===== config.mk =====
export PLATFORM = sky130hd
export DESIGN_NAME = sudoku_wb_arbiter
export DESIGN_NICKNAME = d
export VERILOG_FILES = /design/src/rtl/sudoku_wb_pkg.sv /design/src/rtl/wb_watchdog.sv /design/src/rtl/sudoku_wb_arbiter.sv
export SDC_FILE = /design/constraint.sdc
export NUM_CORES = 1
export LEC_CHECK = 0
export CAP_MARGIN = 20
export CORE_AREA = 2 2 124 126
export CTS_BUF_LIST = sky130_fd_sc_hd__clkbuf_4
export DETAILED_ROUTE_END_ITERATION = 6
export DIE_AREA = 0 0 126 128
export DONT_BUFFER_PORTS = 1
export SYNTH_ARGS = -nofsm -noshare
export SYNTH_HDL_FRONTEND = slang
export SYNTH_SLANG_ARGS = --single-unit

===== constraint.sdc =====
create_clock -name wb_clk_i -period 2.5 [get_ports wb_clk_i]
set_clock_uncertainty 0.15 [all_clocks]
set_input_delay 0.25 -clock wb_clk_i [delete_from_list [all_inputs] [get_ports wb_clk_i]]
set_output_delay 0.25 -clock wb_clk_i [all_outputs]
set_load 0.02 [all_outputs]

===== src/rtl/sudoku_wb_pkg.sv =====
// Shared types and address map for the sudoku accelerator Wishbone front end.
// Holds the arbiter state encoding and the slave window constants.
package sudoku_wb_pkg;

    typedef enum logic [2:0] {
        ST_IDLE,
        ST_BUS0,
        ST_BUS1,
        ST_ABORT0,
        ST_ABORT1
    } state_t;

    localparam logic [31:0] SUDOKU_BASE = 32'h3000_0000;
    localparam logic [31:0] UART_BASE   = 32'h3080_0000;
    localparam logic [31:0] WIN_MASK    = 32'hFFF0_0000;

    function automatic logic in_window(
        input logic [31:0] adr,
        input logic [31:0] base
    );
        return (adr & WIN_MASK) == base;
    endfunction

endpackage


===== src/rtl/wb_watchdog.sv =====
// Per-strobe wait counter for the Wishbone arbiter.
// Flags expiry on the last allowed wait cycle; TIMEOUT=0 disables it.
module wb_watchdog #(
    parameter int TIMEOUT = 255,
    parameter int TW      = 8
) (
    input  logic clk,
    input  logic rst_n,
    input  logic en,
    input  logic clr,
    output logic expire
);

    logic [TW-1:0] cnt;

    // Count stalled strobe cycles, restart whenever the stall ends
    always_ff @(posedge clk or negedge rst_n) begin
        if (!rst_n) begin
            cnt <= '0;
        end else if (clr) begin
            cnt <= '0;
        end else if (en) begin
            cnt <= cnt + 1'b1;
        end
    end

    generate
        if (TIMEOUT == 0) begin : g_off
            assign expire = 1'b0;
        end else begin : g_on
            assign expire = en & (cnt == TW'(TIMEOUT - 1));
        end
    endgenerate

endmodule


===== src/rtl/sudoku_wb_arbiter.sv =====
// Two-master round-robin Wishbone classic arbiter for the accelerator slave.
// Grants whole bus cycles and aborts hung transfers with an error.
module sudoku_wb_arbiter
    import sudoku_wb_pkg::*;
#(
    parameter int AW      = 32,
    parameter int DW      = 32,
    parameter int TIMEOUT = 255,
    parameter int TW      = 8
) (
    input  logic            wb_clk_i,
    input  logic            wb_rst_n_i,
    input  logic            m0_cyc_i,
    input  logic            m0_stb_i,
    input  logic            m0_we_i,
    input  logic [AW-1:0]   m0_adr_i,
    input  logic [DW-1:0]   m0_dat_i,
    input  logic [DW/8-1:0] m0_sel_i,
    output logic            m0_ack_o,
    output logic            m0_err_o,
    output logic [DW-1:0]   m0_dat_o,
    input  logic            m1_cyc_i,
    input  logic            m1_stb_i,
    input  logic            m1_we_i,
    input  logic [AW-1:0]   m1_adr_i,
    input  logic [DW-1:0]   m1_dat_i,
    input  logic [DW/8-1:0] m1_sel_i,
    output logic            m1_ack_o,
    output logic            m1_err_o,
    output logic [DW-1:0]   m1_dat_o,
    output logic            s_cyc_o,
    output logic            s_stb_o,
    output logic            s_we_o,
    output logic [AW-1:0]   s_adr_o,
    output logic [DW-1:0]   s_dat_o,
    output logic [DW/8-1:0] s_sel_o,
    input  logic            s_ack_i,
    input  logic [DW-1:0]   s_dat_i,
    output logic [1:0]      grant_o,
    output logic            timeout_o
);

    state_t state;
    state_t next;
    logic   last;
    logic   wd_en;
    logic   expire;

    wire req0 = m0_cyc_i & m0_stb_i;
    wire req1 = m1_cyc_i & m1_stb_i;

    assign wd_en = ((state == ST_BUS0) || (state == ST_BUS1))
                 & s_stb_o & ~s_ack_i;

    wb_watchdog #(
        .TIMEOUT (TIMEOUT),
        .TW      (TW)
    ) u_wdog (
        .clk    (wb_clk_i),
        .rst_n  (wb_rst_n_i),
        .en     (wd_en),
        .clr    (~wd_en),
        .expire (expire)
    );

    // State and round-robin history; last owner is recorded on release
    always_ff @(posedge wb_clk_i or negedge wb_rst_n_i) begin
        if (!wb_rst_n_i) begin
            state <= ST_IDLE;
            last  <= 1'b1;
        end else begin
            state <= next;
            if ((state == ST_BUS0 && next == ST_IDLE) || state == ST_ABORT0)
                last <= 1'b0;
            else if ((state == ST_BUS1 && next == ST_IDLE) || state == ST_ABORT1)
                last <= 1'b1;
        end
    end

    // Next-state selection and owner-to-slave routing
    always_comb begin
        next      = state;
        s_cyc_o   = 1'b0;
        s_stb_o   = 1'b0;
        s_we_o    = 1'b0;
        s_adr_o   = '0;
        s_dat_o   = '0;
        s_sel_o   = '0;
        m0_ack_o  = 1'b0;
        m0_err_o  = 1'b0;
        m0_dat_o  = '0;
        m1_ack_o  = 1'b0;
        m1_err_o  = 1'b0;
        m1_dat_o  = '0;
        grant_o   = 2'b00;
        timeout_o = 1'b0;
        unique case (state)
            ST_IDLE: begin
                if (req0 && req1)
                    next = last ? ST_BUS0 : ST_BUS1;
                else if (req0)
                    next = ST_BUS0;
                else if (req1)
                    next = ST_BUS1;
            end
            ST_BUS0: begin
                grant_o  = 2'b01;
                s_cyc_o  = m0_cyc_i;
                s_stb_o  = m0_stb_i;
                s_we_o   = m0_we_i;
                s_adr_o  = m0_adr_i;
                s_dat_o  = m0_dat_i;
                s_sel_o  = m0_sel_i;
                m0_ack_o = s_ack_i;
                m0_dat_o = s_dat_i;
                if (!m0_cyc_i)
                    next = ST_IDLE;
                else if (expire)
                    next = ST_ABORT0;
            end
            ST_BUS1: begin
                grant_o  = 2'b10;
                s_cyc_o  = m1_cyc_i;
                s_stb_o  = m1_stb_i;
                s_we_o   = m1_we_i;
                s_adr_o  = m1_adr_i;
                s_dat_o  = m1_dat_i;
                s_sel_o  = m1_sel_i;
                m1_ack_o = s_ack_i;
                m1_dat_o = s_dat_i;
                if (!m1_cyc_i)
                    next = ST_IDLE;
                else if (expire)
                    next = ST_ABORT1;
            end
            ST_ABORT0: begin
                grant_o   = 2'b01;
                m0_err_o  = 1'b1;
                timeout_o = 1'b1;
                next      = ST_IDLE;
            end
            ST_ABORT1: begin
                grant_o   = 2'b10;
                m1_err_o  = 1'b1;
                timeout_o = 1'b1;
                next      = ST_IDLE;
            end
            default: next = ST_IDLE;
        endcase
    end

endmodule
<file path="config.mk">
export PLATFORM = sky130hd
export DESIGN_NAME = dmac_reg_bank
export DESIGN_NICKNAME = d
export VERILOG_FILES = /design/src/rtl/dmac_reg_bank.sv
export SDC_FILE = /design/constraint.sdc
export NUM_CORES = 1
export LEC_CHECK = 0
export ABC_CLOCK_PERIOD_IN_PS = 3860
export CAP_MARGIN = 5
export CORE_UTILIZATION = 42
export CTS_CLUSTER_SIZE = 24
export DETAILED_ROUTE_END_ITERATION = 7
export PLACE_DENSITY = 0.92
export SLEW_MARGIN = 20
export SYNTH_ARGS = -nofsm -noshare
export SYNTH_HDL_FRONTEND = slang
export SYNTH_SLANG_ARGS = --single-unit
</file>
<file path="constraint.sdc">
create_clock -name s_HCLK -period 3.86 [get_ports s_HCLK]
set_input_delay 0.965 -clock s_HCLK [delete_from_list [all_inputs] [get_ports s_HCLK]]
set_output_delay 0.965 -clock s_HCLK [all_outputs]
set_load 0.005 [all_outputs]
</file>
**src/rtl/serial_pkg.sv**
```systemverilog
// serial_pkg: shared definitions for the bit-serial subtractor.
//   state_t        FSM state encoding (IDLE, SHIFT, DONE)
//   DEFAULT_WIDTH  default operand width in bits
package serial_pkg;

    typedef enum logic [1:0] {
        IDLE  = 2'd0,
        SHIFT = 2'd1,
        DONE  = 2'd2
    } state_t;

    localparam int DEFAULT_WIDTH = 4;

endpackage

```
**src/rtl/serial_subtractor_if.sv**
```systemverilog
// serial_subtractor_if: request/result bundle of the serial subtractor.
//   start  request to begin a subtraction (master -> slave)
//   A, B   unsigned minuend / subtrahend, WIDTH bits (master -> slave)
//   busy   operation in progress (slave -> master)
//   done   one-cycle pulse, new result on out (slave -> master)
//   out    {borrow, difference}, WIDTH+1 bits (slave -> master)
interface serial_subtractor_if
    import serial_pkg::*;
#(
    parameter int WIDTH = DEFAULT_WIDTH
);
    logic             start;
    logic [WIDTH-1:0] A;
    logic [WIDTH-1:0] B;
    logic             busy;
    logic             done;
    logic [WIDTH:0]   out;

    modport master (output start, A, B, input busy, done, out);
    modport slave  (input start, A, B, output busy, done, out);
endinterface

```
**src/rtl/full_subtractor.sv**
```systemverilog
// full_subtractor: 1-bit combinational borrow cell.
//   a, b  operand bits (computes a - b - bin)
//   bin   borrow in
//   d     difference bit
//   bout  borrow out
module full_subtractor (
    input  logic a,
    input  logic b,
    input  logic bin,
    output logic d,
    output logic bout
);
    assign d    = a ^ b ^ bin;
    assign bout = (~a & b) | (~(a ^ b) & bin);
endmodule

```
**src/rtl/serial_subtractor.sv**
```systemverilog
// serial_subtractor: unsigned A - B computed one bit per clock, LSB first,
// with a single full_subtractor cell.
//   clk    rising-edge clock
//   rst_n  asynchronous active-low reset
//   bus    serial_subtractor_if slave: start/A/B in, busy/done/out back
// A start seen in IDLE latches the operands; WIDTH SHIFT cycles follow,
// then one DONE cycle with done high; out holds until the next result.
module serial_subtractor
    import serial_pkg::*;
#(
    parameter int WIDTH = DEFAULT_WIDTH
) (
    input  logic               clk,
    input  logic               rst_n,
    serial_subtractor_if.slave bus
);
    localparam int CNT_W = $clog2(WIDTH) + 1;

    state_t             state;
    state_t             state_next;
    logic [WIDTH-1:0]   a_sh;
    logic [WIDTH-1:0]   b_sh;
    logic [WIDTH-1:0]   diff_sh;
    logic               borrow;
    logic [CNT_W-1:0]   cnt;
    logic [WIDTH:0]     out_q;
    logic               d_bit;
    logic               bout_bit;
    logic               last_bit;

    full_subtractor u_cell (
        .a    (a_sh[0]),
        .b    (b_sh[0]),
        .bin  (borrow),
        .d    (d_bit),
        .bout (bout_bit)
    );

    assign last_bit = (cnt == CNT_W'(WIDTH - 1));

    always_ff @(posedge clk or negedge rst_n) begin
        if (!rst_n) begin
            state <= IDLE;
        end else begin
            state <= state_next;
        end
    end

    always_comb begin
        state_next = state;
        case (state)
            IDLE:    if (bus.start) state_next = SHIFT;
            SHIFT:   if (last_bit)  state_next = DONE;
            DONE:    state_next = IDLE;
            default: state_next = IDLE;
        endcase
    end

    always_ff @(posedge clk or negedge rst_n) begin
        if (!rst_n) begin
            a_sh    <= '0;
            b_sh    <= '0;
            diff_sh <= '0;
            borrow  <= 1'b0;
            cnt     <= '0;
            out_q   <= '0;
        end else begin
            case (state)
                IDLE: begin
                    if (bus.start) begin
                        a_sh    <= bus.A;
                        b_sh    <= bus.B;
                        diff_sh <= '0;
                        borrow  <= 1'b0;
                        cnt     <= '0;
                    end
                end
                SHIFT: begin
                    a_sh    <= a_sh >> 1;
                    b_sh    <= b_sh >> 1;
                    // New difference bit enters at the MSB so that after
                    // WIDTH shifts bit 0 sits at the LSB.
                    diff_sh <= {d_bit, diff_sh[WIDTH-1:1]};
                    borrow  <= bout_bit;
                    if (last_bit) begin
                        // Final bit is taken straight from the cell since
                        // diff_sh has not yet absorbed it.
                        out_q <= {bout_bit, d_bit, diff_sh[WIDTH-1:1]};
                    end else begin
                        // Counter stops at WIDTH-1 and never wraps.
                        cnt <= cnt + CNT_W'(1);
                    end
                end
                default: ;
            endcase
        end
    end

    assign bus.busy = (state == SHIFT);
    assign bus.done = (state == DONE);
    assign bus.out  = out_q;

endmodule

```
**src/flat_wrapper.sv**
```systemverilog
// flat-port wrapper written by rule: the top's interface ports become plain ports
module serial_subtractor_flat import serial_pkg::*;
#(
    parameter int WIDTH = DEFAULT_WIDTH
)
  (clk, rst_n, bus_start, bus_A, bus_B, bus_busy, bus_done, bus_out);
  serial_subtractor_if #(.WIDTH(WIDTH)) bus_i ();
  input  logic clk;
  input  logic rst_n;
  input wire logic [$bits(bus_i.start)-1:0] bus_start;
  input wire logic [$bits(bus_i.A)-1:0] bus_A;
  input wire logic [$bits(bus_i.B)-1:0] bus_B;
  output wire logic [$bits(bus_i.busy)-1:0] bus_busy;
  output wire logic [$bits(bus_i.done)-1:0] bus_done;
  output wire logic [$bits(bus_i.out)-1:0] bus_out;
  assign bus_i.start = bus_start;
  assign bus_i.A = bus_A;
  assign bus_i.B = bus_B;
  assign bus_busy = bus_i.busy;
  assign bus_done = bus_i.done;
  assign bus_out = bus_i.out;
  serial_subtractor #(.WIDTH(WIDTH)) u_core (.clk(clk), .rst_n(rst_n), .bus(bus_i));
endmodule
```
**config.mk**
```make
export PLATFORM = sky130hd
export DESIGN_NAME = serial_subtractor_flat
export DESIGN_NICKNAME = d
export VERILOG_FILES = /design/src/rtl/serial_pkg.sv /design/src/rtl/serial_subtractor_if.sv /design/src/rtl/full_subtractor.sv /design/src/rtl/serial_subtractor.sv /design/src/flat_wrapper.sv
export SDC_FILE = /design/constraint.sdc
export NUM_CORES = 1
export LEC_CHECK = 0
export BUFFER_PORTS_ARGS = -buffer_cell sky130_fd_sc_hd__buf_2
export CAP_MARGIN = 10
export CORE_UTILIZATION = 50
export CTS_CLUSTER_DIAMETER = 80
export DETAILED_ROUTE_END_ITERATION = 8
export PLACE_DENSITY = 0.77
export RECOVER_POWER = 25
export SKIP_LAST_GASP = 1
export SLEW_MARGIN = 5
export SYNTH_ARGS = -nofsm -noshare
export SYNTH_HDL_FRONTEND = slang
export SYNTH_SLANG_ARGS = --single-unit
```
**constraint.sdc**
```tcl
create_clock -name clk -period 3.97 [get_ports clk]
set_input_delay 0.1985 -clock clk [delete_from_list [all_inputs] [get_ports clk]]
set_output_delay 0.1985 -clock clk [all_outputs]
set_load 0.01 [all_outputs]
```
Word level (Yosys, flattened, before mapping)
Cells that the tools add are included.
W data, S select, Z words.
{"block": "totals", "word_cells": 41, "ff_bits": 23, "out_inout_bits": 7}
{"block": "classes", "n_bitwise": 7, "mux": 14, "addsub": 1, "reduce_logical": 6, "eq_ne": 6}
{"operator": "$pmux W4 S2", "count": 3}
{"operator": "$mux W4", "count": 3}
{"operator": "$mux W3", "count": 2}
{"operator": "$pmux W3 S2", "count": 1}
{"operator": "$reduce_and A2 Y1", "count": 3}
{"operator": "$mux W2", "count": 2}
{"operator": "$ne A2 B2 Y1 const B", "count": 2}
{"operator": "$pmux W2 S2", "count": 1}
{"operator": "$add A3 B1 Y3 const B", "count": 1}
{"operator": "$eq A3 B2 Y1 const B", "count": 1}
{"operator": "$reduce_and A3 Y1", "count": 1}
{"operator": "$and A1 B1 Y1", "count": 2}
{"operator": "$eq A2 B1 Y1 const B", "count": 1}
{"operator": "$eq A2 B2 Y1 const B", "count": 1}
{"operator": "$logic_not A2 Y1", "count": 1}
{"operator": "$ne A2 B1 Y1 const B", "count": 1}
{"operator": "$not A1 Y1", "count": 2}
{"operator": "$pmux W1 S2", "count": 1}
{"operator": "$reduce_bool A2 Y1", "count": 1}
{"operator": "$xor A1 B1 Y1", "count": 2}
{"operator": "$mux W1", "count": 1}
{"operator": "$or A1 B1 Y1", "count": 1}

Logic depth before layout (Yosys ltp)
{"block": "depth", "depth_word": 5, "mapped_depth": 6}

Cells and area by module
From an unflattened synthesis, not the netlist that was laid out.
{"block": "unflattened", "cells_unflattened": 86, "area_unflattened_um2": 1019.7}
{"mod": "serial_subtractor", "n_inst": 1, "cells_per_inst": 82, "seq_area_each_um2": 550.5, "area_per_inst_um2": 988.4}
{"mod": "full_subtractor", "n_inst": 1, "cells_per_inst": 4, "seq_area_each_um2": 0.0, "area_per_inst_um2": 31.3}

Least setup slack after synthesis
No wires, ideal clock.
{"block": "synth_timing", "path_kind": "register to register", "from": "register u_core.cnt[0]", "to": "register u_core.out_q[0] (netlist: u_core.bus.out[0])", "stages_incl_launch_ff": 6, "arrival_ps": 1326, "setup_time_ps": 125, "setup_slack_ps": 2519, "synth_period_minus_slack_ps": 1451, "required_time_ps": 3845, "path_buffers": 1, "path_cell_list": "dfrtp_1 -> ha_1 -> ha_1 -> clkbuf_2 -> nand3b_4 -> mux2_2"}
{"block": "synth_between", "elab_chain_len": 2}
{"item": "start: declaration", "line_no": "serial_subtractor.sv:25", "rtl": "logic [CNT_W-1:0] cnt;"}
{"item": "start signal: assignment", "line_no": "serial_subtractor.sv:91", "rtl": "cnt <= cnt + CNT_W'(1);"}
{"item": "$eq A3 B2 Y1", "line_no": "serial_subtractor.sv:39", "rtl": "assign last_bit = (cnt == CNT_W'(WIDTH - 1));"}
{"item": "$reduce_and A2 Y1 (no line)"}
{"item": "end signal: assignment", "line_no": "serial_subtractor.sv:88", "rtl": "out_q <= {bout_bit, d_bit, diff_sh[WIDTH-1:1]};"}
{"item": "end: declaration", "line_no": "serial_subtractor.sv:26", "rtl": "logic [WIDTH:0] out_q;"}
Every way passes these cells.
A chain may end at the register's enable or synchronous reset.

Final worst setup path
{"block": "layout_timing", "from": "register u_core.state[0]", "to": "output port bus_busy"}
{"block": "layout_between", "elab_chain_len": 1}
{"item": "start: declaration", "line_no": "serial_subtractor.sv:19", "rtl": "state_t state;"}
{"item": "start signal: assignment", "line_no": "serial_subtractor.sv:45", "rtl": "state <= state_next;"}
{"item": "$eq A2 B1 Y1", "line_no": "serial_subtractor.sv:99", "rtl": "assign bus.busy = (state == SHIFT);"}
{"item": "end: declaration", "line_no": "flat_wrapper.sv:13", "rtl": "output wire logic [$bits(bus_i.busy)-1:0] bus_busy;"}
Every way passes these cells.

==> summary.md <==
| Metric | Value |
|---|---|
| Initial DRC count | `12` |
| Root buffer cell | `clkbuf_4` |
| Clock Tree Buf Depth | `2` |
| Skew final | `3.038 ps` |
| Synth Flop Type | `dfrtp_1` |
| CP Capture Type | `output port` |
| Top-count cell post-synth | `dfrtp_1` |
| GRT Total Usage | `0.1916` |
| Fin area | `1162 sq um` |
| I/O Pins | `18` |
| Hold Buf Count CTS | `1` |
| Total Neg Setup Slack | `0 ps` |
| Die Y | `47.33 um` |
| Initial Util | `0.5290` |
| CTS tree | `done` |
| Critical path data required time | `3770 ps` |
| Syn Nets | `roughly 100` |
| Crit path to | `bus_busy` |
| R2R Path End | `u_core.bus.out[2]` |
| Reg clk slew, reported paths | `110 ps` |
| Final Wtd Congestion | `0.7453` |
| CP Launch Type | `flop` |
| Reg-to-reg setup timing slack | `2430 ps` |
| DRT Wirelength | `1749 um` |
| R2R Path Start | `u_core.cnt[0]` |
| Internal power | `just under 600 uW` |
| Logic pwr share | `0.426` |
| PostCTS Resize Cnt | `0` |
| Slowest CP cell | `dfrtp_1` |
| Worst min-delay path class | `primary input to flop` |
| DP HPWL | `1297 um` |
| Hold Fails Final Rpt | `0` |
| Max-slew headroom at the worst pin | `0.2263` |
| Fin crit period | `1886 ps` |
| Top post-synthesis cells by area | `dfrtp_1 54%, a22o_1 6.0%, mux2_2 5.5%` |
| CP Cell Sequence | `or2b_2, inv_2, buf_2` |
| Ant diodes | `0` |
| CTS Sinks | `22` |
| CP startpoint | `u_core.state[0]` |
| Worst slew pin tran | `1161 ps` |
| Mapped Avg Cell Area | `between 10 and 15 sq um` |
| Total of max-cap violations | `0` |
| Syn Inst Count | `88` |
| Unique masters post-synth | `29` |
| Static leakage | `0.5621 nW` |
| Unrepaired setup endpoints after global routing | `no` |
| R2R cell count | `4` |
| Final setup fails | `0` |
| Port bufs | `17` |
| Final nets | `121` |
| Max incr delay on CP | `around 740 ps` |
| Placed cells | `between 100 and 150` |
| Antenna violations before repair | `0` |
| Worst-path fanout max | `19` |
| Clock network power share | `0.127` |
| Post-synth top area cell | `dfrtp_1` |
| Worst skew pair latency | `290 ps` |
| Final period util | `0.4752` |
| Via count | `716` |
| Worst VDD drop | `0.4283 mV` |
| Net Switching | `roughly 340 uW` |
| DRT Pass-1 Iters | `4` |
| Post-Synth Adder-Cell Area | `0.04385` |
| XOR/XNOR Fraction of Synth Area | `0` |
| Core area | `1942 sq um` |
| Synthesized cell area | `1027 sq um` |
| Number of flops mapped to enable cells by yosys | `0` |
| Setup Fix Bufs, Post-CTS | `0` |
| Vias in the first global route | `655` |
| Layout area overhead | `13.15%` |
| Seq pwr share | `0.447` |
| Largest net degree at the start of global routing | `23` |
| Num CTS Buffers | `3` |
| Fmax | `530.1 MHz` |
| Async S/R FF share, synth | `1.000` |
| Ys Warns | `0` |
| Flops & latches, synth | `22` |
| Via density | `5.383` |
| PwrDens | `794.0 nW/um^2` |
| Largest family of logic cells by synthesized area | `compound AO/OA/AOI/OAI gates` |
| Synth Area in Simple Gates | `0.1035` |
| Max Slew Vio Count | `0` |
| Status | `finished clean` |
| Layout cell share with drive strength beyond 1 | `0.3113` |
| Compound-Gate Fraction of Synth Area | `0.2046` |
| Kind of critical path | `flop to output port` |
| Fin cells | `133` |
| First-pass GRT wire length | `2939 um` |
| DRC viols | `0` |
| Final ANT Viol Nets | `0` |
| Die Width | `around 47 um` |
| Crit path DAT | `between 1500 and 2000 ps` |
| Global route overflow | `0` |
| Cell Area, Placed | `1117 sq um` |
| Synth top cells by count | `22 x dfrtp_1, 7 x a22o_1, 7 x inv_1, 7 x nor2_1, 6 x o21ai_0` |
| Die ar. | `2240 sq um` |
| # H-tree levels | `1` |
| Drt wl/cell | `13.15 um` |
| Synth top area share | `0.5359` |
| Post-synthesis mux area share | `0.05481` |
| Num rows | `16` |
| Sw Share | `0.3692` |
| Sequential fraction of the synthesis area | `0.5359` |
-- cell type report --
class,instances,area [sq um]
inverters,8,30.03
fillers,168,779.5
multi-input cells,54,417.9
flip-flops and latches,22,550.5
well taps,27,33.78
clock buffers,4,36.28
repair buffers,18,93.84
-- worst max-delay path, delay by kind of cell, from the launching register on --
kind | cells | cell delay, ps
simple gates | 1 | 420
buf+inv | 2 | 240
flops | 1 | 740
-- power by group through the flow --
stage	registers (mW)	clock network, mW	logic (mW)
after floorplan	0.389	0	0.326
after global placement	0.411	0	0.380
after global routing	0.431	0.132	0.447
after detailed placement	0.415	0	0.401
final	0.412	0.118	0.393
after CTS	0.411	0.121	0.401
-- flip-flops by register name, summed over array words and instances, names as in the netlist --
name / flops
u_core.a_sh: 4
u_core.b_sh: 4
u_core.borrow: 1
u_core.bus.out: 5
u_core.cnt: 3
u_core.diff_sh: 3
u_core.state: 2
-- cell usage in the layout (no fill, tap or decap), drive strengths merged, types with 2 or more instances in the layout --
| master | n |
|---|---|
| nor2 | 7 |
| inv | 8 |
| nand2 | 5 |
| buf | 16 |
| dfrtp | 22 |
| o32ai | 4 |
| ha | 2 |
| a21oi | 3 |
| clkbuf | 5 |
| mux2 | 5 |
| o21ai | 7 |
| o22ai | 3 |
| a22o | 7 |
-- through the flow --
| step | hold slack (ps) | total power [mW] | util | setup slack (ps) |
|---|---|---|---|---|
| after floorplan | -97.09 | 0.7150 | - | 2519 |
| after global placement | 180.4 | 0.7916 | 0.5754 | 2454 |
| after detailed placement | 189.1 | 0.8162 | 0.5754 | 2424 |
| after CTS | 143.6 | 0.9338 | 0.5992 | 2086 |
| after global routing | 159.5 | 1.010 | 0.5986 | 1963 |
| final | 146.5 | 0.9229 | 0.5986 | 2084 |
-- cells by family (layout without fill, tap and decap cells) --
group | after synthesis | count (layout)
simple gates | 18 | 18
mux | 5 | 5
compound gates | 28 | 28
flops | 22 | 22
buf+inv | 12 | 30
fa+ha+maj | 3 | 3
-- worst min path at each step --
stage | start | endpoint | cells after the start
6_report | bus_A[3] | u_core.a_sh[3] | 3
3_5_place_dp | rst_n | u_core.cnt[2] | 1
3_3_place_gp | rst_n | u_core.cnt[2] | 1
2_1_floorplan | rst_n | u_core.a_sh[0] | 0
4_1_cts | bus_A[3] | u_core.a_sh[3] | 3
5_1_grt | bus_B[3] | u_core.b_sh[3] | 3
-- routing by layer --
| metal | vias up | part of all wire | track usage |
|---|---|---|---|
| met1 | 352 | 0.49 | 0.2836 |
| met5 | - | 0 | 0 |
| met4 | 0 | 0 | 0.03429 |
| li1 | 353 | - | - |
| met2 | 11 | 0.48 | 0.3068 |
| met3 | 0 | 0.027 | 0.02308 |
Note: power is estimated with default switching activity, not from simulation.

^^^^^^^^

Copy all lines from the data above that contain the word "declaration".

{"item": "start: declaration", "line_no": "serial_subtractor.sv:25", "rtl": "logic [CNT_W-1:0] cnt;"}
{"item": "end: declaration", "line_no": "serial_subtractor.sv:26", "rtl": "logic [WIDTH:0] out_q;"}
{"item": "start: declaration", "line_no": "serial_subtractor.sv:19", "rtl": "state_t state;"}
{"item": "end: declaration", "line_no": "flat_wrapper.sv:13", "rtl": "output wire logic [$bits(bus_i.busy)-1:0] bus_busy;"}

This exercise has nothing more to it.